Terraformモジュールの利点と欠点
この章では、Terraformモジュールの利点と欠点について説明し、インフラストラクチャプロジェクトで使用するかどうかを決定する際に役立つ情報を提供します。
Terraformモジュールの利点
-
モジュラリティ
モジュールは、インフラストラクチャコードのモジュラリティを促進し、理解、維持、およびスケーリングを容易にします。 -
再利用性
モジュールは、コードの重複を減らし、一貫性を促進するために、複数のプロジェクトで再利用できます。 -
コラボレーション
モジュールは、標準化されたインフラストラクチャコンポーネントを共有および貢献することにより、チーム間でのコラボレーションを容易にします。 -
抽象化
モジュールは、複雑なインフラストラクチャパターンをカプセル化し、リソースとのユーザーのやり取りを簡素化します。 -
コミュニティ
Terraformコミュニティは、多数のオープンソースモジュールを提供しており、既存のソリューションを活用して開発時間を短縮できます。
Terraformモジュールの欠点
-
複雑さ
モジュールを導入することで、ネストされたモジュールや複雑な依存関係など、インフラストラクチャコードの複雑さが増す可能性があります。 -
バージョニング
モジュールバージョンを管理することは課題であり、特に破壊的な変更や急速に進化するインフラストラクチャコンポーネントに対処する場合は難しい場合があります。 -
デバッグ
モジュール内の問題をデバッグすることは、追加の抽象化レイヤーのためにより困難になる場合があります。 -
カスタマイズ
モジュールは、特定のパターンやプラクティスを強制するように設計されている場合、カスタマイズオプションを制限する可能性があります。 -
学習曲線
高度なモジュールテクニックを使用するには、Terraformに関する追加の知識と経験が必要になる場合があります。
Terraformモジュールの作成と使用
この章では、Terraformモジュールを作成し、インフラストラクチャプロジェクトで使用するプロセスについて説明します。モジュールの構造と規約、入力および出力変数の定義、およびモジュールのバージョニングについて説明します。
モジュールの構造と規約
Terraformモジュールは、一連のTerraform構成ファイル(.tf
)を含む単一のディレクトリ内に組織されます。これらのファイルには、モジュールの機能を説明するために必要なリソース、変数、出力、およびその他の要素が含まれます。典型的なモジュールディレクトリ構造は、次のようになります。
my_module/
├── main.tf
├── variables.tf
├── outputs.tf
├── README.md
└── LICENSE
main.tf
: 主要なモジュールリソースを含み、通常、モジュールのエントリーポイントvariables.tf
: ユーザーがモジュールを消費する際に設定できる入力変数を定義outputs.tf
: モジュールが公開する出力変数を指定し、モジュール内で作成されたリソースに関する情報にアクセスできるようにするREADME.md
: モジュールの目的、使用方法、および構成オプションに関するドキュメントを提供LICENSE
: モジュールのコードのライセンスを指定。他の人と共有する場合に重要。
入力および出力変数の定義
入力変数を定義することで、モジュールのユーザーは、モジュールの動作を自分のニーズに合わせてカスタマイズできます。入力変数を定義するには、variables.tf
ファイルでvariable
ブロックを使用します。
variable "instance_type" {
description = "The instance type for the virtual machine"
type = string
default = "t2.micro"
}
出力変数は、モジュール内で作成されたリソースに関する情報にアクセスするためにユーザーに提供されます。出力変数を定義するには、outputs.tf
ファイルでoutput
ブロックを使用します。
output "instance_public_ip" {
description = "The public IP address of the virtual machine"
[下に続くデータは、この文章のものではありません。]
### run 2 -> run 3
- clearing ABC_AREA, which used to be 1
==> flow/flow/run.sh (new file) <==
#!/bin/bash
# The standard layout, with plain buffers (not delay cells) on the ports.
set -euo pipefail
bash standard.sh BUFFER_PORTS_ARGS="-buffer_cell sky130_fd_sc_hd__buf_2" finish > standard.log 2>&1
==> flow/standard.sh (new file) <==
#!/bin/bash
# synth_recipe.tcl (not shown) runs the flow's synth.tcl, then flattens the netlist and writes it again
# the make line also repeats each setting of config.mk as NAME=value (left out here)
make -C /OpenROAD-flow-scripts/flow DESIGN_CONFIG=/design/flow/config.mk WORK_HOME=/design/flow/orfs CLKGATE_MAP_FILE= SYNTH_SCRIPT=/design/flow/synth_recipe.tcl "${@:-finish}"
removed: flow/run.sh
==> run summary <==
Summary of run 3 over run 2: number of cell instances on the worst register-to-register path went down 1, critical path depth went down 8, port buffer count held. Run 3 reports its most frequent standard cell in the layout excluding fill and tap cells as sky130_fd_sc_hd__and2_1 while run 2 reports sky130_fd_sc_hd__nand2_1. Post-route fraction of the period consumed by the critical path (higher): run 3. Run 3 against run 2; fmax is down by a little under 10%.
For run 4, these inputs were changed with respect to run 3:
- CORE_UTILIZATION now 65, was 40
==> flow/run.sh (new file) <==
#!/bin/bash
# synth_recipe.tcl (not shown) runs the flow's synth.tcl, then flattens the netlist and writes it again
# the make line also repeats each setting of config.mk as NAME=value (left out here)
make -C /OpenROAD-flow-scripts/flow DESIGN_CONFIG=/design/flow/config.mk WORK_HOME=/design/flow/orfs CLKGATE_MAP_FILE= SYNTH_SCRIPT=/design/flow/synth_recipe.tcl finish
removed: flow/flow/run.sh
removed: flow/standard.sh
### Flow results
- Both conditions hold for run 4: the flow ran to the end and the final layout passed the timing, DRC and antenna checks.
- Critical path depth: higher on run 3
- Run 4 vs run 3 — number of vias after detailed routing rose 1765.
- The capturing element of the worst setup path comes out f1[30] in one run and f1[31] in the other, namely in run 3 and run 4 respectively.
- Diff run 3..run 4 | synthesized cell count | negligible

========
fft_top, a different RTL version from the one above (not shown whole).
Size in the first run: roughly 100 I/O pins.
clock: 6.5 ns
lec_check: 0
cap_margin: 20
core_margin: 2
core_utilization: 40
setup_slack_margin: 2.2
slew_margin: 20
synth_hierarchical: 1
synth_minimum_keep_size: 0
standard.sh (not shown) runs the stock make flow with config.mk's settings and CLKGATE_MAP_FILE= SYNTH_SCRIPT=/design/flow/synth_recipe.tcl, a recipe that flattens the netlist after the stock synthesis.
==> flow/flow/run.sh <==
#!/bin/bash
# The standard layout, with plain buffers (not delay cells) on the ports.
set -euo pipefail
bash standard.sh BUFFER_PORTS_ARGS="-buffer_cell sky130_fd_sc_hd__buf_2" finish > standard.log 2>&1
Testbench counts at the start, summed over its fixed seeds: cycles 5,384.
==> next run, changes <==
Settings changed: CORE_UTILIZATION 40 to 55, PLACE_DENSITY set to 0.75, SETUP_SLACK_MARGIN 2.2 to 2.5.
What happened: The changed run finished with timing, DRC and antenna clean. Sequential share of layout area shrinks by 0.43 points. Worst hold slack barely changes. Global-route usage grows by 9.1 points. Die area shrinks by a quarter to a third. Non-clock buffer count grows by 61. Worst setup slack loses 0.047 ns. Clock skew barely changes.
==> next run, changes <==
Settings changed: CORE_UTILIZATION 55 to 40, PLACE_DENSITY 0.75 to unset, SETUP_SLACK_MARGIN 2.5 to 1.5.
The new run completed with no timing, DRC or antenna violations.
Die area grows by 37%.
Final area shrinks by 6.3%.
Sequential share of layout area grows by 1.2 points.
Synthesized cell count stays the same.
Context: an optimization exercise on an open-source flow, tuned for small area, a short achievable clock period and few clock cycles per item. The choices shown serve that exercise and are no tape-out recipe.
Where RTL was checked, it was by simulation tests only, not by an equivalence proof against the original.

==> inputs of v34 <==
// token_bucket_shaper
module token_bucket_shaper #(
  parameter int unsigned QUEUE_DEPTH = 16
) (
  input  logic                         clk,
  input  logic                         rst,
  input  logic                         cfg_wen,
  input  logic [tbs_pkg::TOKEN_W-1:0]  cfg_wdata,    
  input  logic                         s_tvalid,
  output logic                         s_tready,
  input  logic [47:0]                  s_tdata,      
  input  logic                         s_tuser,      
  output logic                         m_tvalid,
  input  logic                         m_tready,
  output logic [55:0]                  m_tdata,      
  output logic [3:0]                   m_tuser       
);
Settings: LEC_CHECK=0, CAP_MARGIN=20, CORE_MARGIN=2, CORE_UTILIZATION=60, SETUP_SLACK_MARGIN=3.5, SLEW_MARGIN=20, TNS_END_PERCENT=10; clock period 5.5 ns.
run.sh (not shown) runs the stock make flow with config.mk's settings and CLKGATE_MAP_FILE= SYNTH_SCRIPT=/design/flow/synth_recipe.tcl, a recipe that flattens the netlist after the stock synthesis.
==> v9 (differences from v34) <==
--- a/flow/design.v
+++ b/flow/design.v
@@ -72,34 +72,56 @@
         g[i] = g[i] | (p[i] & g[i-k]);
         p[i] = p[i] & p[i-k];
       end
     end
     sub_ks = {g[TW-1], x ^ {g[TW-2:0], 1'b1}};
   endfunction
+  function automatic logic [2*TW+1:0] sub_cs(input logic [TW-1:0] a, input logic [TW-1:0] b);
+    logic [TW-1:0] g;
+    logic [TW-1:0] p;
+    logic [TW-1:0] x;
+    x = a ^ ~b;
+    g = a & ~b;
+    p = x;
+    for (int k = 1; k < TW; k = k * 2) begin
+      for (int i = TW - 1; i >= k; i--) begin
+        g[i] = g[i] | (p[i] & g[i-k]);
+        p[i] = p[i] & p[i-k];
+      end
+    end
+    sub_cs = {g[TW-1], x ^ {g[TW-2:0], 1'b0},
+              g[TW-1] | p[TW-1], x ^ ({g[TW-2:0], 1'b0} | {p[TW-2:0], 1'b1})};
+  endfunction
+  function automatic logic [TW-1:0] dec_t(input logic [TW-1:0] a);
+    logic [TW-1:0] c;
+    c[0] = 1'b1;
+    for (int i = 1; i < TW; i++) c[i] = ~|(a & ((TW'(1) << i) - 1'b1));
+    dec_t = a ^ c;
+  endfunction
   function automatic logic [TW-1:0] inc_t(input logic [TW-1:0] a);
     logic [TW-1:0] c;
     c[0] = 1'b1;
-    for (int i = 1; i < TW; i++) c[i] = c[i-1] & a[i-1];
+    for (int i = 1; i < TW; i++) c[i] = &(a | ~((TW'(1) << i) - 1'b1));
     inc_t = a ^ c;
   endfunction
   function automatic logic [CW-1:0] inc_c(input logic [CW-1:0] a);
     logic [CW-1:0] c;
     c[0] = 1'b1;
-    for (int i = 1; i < CW; i++) c[i] = c[i-1] & a[i-1];
+    for (int i = 1; i < CW; i++) c[i] = &(a | ~((CW'(1) << i) - 1'b1));
     inc_c = a ^ c;
   endfunction
   function automatic logic [CW-1:0] dec_c(input logic [CW-1:0] a);
     logic [CW-1:0] c;
     c[0] = 1'b1;
-    for (int i = 1; i < CW; i++) c[i] = c[i-1] & !a[i-1];
+    for (int i = 1; i < CW; i++) c[i] = ~|(a & ((CW'(1) << i) - 1'b1));
     dec_c = a ^ c;
   endfunction
   function automatic logic [PW-1:0] inc_p(input logic [PW-1:0] a);
     logic [PW-1:0] c;
     c[0] = 1'b1;
-    for (int i = 1; i < PW; i++) c[i] = c[i-1] & a[i-1];
+    for (int i = 1; i < PW; i++) c[i] = &(a | ~((PW'(1) << i) - 1'b1));
     inc_p = a ^ c;
   endfunction
   logic               sk_v;
   logic               sk_kind;
   logic [IW-1:0]      sk_id;
   logic [TW-1:0]      sk_need;
@@ -116,27 +138,29 @@
   logic [TW-1:0]      bucket_size;
   logic [TW-1:0]      tokens;
   logic [CW-1:0]      count;
   logic [PW-1:0]      head;
   logic [PW-1:0]      head1;       
   logic [PW-1:0]      tail;
-  logic [TW-1:0]      head_need;
+  logic [TW-1:0]      head_need_m1;    
+  logic               head_need_z;     
   logic [IW-1:0]      mem_id   [QUEUE_DEPTH];
   logic [TW-1:0]      mem_need [QUEUE_DEPTH];
   logic               accept;
   logic               fire;
   logic               in_load;
   logic               q_empty;
   logic               q_full;
   logic [TW-1:0]      s_need;
   logic               s_big;
   logic [TW:0]        s_cmp;
   logic               is_tick;
   logic [TW-1:0]      tok_p1;
-  logic [TW:0]        dif_h;       
-  logic [TW:0]        dif_h1;      
+  logic [2*TW+1:0]    dif_hh;      
+  logic               ge_h;
+  logic               ge_h1;
   logic [TW:0]        dif_n;       
   logic [TW:0]        dif_b;       
   logic               lt;
   logic               tick_rel;
   logic               pass;
   logic               push;
@@ -155,18 +179,19 @@
   assign q_full   = count[CW-1];
   assign s_need   = s_tdata[tbs_pkg::ENTRY_W-1:IW];
   assign s_cmp    = sub_ks(bucket_size, s_need);
   assign s_big    = !s_cmp[TW];
   assign is_tick  = (in_kind == tbs_pkg::REQ_TICK);
   assign tok_p1   = inc_t(tokens);
-  assign dif_h    = sub_ks(tokens, head_need);
-  assign dif_h1   = sub_ks(tok_p1, head_need);
+  assign dif_hh   = sub_cs(tokens, head_need_m1);
+  assign ge_h     = dif_hh[2*TW+1] || head_need_z;
+  assign ge_h1    = dif_hh[TW] || head_need_z;
   assign dif_n    = sub_ks(tokens, in_need);
   assign dif_b    = sub_ks(tokens, bucket_size);
   assign lt       = !dif_b[TW];
-  assign tick_rel = !q_empty && (lt ? dif_h1[TW] : dif_h[TW]);
+  assign tick_rel = !q_empty && (lt ? ge_h1 : ge_h);
   assign pass     = !in_big && q_empty && dif_n[TW];
   assign pop      = is_tick && tick_rel;
   assign push     = !is_tick && !in_big && !pass && !q_full;
   always_comb begin
     if (is_tick) begin
       ev_next  = lt ? tbs_pkg::EV_TOKEN_ADDED : tbs_pkg::EV_TOKEN_DROPPED;
@@ -180,14 +205,14 @@
       else if (q_full) ev_next = tbs_pkg::EV_QUEUE_FULL;
       else             ev_next = tbs_pkg::EV_QUEUED;
     end
   end
   always_comb begin
     if (is_tick) begin
-      if (lt) tokens_next = tick_rel ? dif_h1[TW-1:0] : tok_p1;
-      else    tokens_next = tick_rel ? dif_h[TW-1:0]  : tokens;
+      if (lt) tokens_next = tick_rel ? dif_hh[TW-1:0]      : tok_p1;
+      else    tokens_next = tick_rel ? dif_hh[2*TW:TW+1]   : tokens;
     end else begin
       tokens_next = pass ? dif_n[TW-1:0] : tokens;
     end
   end
   always_comb begin
     next_need = '0;
@@ -261,15 +286,17 @@
     end
     if (fire) begin
       out_ev  <= ev_next;
       out_rel <= rel_next;
       out_rid <= rid_next;
       if (pop) begin
-        head_need <= next_need;
+        head_need_m1 <= dec_t(next_need);
+        head_need_z  <= (next_need == '0);
       end else if (q_empty) begin
-        head_need <= in_need;
+        head_need_m1 <= dec_t(in_need);
+        head_need_z  <= (in_need == '0);
       end
     end
     if (!q_full) begin
       mem_id[tail]   <= in_id;
       mem_need[tail] <= in_need;
     end
Settings changed: ABC_AREA from default to 1.
==> v12 (differences from v34) <==
--- a/flow/design.v
+++ b/flow/design.v
@@ -72,34 +72,56 @@
         g[i] = g[i] | (p[i] & g[i-k]);
         p[i] = p[i] & p[i-k];
       end
     end
     sub_ks = {g[TW-1], x ^ {g[TW-2:0], 1'b1}};
   endfunction
+  function automatic logic [2*TW+1:0] sub_cs(input logic [TW-1:0] a, input logic [TW-1:0] b);
+    logic [TW-1:0] g;
+    logic [TW-1:0] p;
+    logic [TW-1:0] x;
+    x = a ^ ~b;
+    g = a & ~b;
+    p = x;
+    for (int k = 1; k < TW; k = k * 2) begin
+      for (int i = TW - 1; i >= k; i--) begin
+        g[i] = g[i] | (p[i] & g[i-k]);
+        p[i] = p[i] & p[i-k];
+      end
+    end
+    sub_cs = {g[TW-1], x ^ {g[TW-2:0], 1'b0},
+              g[TW-1] | p[TW-1], x ^ ({g[TW-2:0], 1'b0} | {p[TW-2:0], 1'b1})};
+  endfunction
+  function automatic logic [TW-1:0] dec_t(input logic [TW-1:0] a);
+    logic [TW-1:0] c;
+    c[0] = 1'b1;
+    for (int i = 1; i < TW; i++) c[i] = ~|(a & ((TW'(1) << i) - 1'b1));
+    dec_t = a ^ c;
+  endfunction
   function automatic logic [TW-1:0] inc_t(input logic [TW-1:0] a);
     logic [TW-1:0] c;
     c[0] = 1'b1;
-    for (int i = 1; i < TW; i++) c[i] = c[i-1] & a[i-1];
+    for (int i = 1; i < TW; i++) c[i] = &(a | ~((TW'(1) << i) - 1'b1));
     inc_t = a ^ c;
   endfunction
   function automatic logic [CW-1:0] inc_c(input logic [CW-1:0] a);
     logic [CW-1:0] c;
     c[0] = 1'b1;
-    for (int i = 1; i < CW; i++) c[i] = c[i-1] & a[i-1];
+    for (int i = 1; i < CW; i++) c[i] = &(a | ~((CW'(1) << i) - 1'b1));
     inc_c = a ^ c;
   endfunction
   function automatic logic [CW-1:0] dec_c(input logic [CW-1:0] a);
     logic [CW-1:0] c;
     c[0] = 1'b1;
-    for (int i = 1; i < CW; i++) c[i] = c[i-1] & !a[i-1];
+    for (int i = 1; i < CW; i++) c[i] = ~|(a & ((CW'(1) << i) - 1'b1));
     dec_c = a ^ c;
   endfunction
   function automatic logic [PW-1:0] inc_p(input logic [PW-1:0] a);
     logic [PW-1:0] c;
     c[0] = 1'b1;
-    for (int i = 1; i < PW; i++) c[i] = c[i-1] & a[i-1];
+    for (int i = 1; i < PW; i++) c[i] = &(a | ~((PW'(1) << i) - 1'b1));
     inc_p = a ^ c;
   endfunction
   logic               sk_v;
   logic               sk_kind;
   logic [IW-1:0]      sk_id;
   logic [TW-1:0]      sk_need;
@@ -116,57 +138,64 @@
   logic [TW-1:0]      bucket_size;
   logic [TW-1:0]      tokens;
   logic [CW-1:0]      count;
   logic [PW-1:0]      head;
   logic [PW-1:0]      head1;       
   logic [PW-1:0]      tail;
-  logic [TW-1:0]      head_need;
+  logic [TW-1:0]      head_need_m1;    
+  logic               head_need_z;     
   logic [IW-1:0]      mem_id   [QUEUE_DEPTH];
-  logic [TW-1:0]      mem_need [QUEUE_DEPTH];
+  logic [TW-1:0]      mem_need_m1 [QUEUE_DEPTH];    
+  logic               mem_need_z  [QUEUE_DEPTH];    
   logic               accept;
   logic               fire;
   logic               in_load;
   logic               q_empty;
   logic               q_full;
   logic [TW-1:0]      s_need;
   logic               s_big;
   logic [TW:0]        s_cmp;
   logic               is_tick;
   logic [TW-1:0]      tok_p1;
-  logic [TW:0]        dif_h;       
-  logic [TW:0]        dif_h1;      
+  logic [2*TW+1:0]    dif_hh;      
+  logic               ge_h;
+  logic               ge_h1;
   logic [TW:0]        dif_n;       
   logic [TW:0]        dif_b;       
   logic               lt;
   logic               tick_rel;
   logic               pass;
   logic               push;
   logic               pop;
   logic [TW-1:0]      tokens_next;
   tbs_pkg::event_t    ev_next;
   logic               rel_next;
   logic [IW-1:0]      rid_next;
-  logic [TW-1:0]      next_need;
+  logic [TW-1:0]      next_need_m1;
+  logic               next_need_z;
+  logic [TW-1:0]      in_need_m1;
+  logic               in_need_z;
   logic [IW-1:0]      head_id;
   assign s_tready = !sk_v;
   assign accept   = s_tvalid && !sk_v;
   assign fire     = in_v && (!out_v || m_tready);
   assign in_load  = !in_v || fire;
   assign q_empty  = (count == '0);
   assign q_full   = count[CW-1];
   assign s_need   = s_tdata[tbs_pkg::ENTRY_W-1:IW];
   assign s_cmp    = sub_ks(bucket_size, s_need);
   assign s_big    = !s_cmp[TW];
   assign is_tick  = (in_kind == tbs_pkg::REQ_TICK);
   assign tok_p1   = inc_t(tokens);
-  assign dif_h    = sub_ks(tokens, head_need);
-  assign dif_h1   = sub_ks(tok_p1, head_need);
+  assign dif_hh   = sub_cs(tokens, head_need_m1);
+  assign ge_h     = dif_hh[2*TW+1] || head_need_z;
+  assign ge_h1    = dif_hh[TW] || head_need_z;
   assign dif_n    = sub_ks(tokens, in_need);
   assign dif_b    = sub_ks(tokens, bucket_size);
   assign lt       = !dif_b[TW];
-  assign tick_rel = !q_empty && (lt ? dif_h1[TW] : dif_h[TW]);
+  assign tick_rel = !q_empty && (lt ? ge_h1 : ge_h);
   assign pass     = !in_big && q_empty && dif_n[TW];
   assign pop      = is_tick && tick_rel;
   assign push     = !is_tick && !in_big && !pass && !q_full;
   always_comb begin
     if (is_tick) begin
       ev_next  = lt ? tbs_pkg::EV_TOKEN_ADDED : tbs_pkg::EV_TOKEN_DROPPED;
@@ -180,23 +209,27 @@
       else if (q_full) ev_next = tbs_pkg::EV_QUEUE_FULL;
       else             ev_next = tbs_pkg::EV_QUEUED;
     end
   end
   always_comb begin
     if (is_tick) begin
-      if (lt) tokens_next = tick_rel ? dif_h1[TW-1:0] : tok_p1;
-      else    tokens_next = tick_rel ? dif_h[TW-1:0]  : tokens;
+      if (lt) tokens_next = tick_rel ? dif_hh[TW-1:0]      : tok_p1;
+      else    tokens_next = tick_rel ? dif_hh[2*TW:TW+1]   : tokens;
     end else begin
       tokens_next = pass ? dif_n[TW-1:0] : tokens;
     end
   end
+  assign in_need_m1 = dec_t(in_need);
+  assign in_need_z  = (in_need == '0);
   always_comb begin
-    next_need = '0;
+    next_need_m1 = '0;
+    next_need_z  = 1'b0;
     head_id   = '0;
     for (int i = 0; i < QUEUE_DEPTH; i++) begin
-      next_need = next_need | (mem_need[i] & {TW{head1 == PW'(i)}});
+      next_need_m1 = next_need_m1 | (mem_need_m1[i] & {TW{head1 == PW'(i)}});
+      next_need_z  = next_need_z  | (mem_need_z[i]  & (head1 == PW'(i)));
       head_id   = head_id   | (mem_id[i]   & {IW{head  == PW'(i)}});
     end
   end
   always_ff @(posedge clk) begin
     if (rst) begin
       sk_v        <= 1'b0;
@@ -261,20 +294,23 @@
     end
     if (fire) begin
       out_ev  <= ev_next;
       out_rel <= rel_next;
       out_rid <= rid_next;
       if (pop) begin
-        head_need <= next_need;
+        head_need_m1 <= next_need_m1;
+        head_need_z  <= next_need_z;
       end else if (q_empty) begin
-        head_need <= in_need;
+        head_need_m1 <= in_need_m1;
+        head_need_z  <= in_need_z;
       end
     end
     if (!q_full) begin
       mem_id[tail]   <= in_id;
-      mem_need[tail] <= in_need;
+      mem_need_m1[tail] <= in_need_m1;
+      mem_need_z[tail]  <= in_need_z;
     end
   end
   assign m_tvalid = out_v;
   assign m_tdata  = {3'b000, count, tokens, out_rid};
   assign m_tuser  = {out_rel, out_ev};
 endmodule
Settings changed: ABC_AREA from default to 1, CORE_UTILIZATION 60 to 70, SETUP_SLACK_MARGIN 3.5 to 3.0, TNS_END_PERCENT 10 to default.
==> summary of the runs <==
- Die area, lowest first: v12, v34, v9.
- Design area: v9 is larger than v12 (about 1.1%).
- In v12 the wire length is larger than in v9, by about 4%.
- Critical path depth: v12 < v9 < v34.
Testbench counts of v9, summed over its fixed seeds: cycles 16,080, items 16,000.
Testbench counts of v12, summed over its fixed seeds: cycles 16,080, items 16,000.
No functional check of the RTL was part of v34.

## port drivers added, routing unchanged
The results above use ideal ports. As a check the final layouts listed here were re-extracted and re-timed, cells and wires unchanged. Step 1 (the two cells are an assumption about what drives the block):
set clk [get_ports {clk}]
set_driving_cell -lib_cell sky130_fd_sc_hd__clkbuf_16 $clk
set_driving_cell -lib_cell sky130_fd_sc_hd__buf_2 [delete_from_list [all_inputs] $clk]
Step 2 times the ports against the registers' clock, not the clock port: input delays grow and output delays shrink by t, the midpoint of the rising clock arrivals with the driver on. Slacks: no drivers / after step 1 / after step 2; pairs: no drivers / after step 1.
run | t, ns | setup WS [ns] | worst setup path after step 2 | worst register clock-pin slew, ns | cell pins on the clock port's net
v34 | 0.708 | 0.722 / 0.722 / 0.722 | register to register | 0.07 / 0.07 | 1
v9 | 0.708 | 2.659 / 2.659 / 2.240 | input to register | 0.07 / 0.07 | 1
v12 | 0.710 | 2.619 / 2.619 / 2.252 | input to register | 0.07 / 0.07 | 1
After both steps setup and hold are still met in every run listed. For v9, which loses most, drivers alone change the setup slack by 0.000 ns; drivers and shift together by -0.419 ns.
value = aws_instance.example.public_ip
}
モジュールのバージョニングと公開
Terraformモジュールでバージョニングを使用することで、安定してテストされたモジュールのバージョンを消費者が信頼できるようにすることができます。セマンティックバージョニング(例:「1.2.3」)は、モジュールバージョンを管理する一般的なアプローチです。モジュールを公開する際には、GitリポジトリまたはTerraformレジストリを配布メカニズムとして使用できます。
モジュールのインポートと消費
Terraform構成でモジュールを使用するには、module
ブロックを宣言し、モジュールのソースを指定します。source
属性は、ローカルパス、Gitリポジトリ、またはTerraformレジストリのURLである場合があります。
module "virtual_machine" {
source = "git::https://example.com/my_module.git?ref=v1.2.3"
instance_type = "t2.small"
}
モジュールをインポートした後、module.<MODULE_NAME>.<OUTPUT_NAME>
の構文を使用して、その出力変数にアクセスできます。
output "vm_public_ip" {
value = module.virtual_machine.instance_public_ip
}
Terraformモジュールを作成して使用することで、インフラストラクチャコードの組織化、再利用性、および保守性を向上させることができます。
AWS VPC Terraformモジュール
この章では、Terraformモジュールを使用してAmazon Web Services(AWS)のVirtual Private Cloud(VPC)を作成する例を紹介します。
AWS VPCモジュールは、公開されたコミュニティ貢献モジュールであり、パブリックおよびプライベートサブネットを持つVPCの作成を簡素化します。このモジュールは、VPC、サブネット、ルートテーブル、およびネットワークアクセス制御リスト(ACL)などのさまざまなリソースを作成します。
AWS VPCモジュールは、Terraformレジストリで見つけることができます。
AWS VPCモジュールをTerraform構成で使用するには、モジュールブロックを宣言し、Terraformレジストリからのモジュールソースを指定します。
module "vpc" {
source = "terraform-aws-modules/vpc/aws"
name = "my-vpc"
cidr = "10.0.0.0/16"
azs = ["us-west-2a", "us-west-2b", "us-west-2c"]
private_subnets = ["10.0.1.0/24", "10.0.2.0/24", "10.0.3.0/24"]
public_subnets = ["10.0.101.0/24", "10.0.102.0/24", "10.0.103.0/24"]
enable_nat_gateway = true
single_nat_gateway = false
enable_dns_hostnames = true
tags = {
Terraform = "true"
Environment = "dev"
}
}
この例では、AWS VPCモジュールを使用して、3つのパブリックおよび3つのプライベートサブネットが3つのアベイラビリティーゾーンに分散されたVPCが作成されます。 VPCはNATゲートウェイとDNSホスト名が有効に設定されています。さらに、モジュールによって作成されたリソースにカスタムタグが適用されます。
AWS VPCモジュールは、作成されたリソースに関する情報をアクセスできるようにするさまざまな出力変数を提供します。この例では、VPC IDとプライベートサブネットIDにアクセスします。
output "vpc_id" {
description = "The ID of the created VPC"
value = module.vpc.vpc_id
}
output "private_subnet_ids" {
description = "The IDs of the created private subnets"
value = module.vpc.private_subnets
}
これらの出力は、Terraform構成の他の部分で使用するか、他のモジュールに入力として渡すことができます。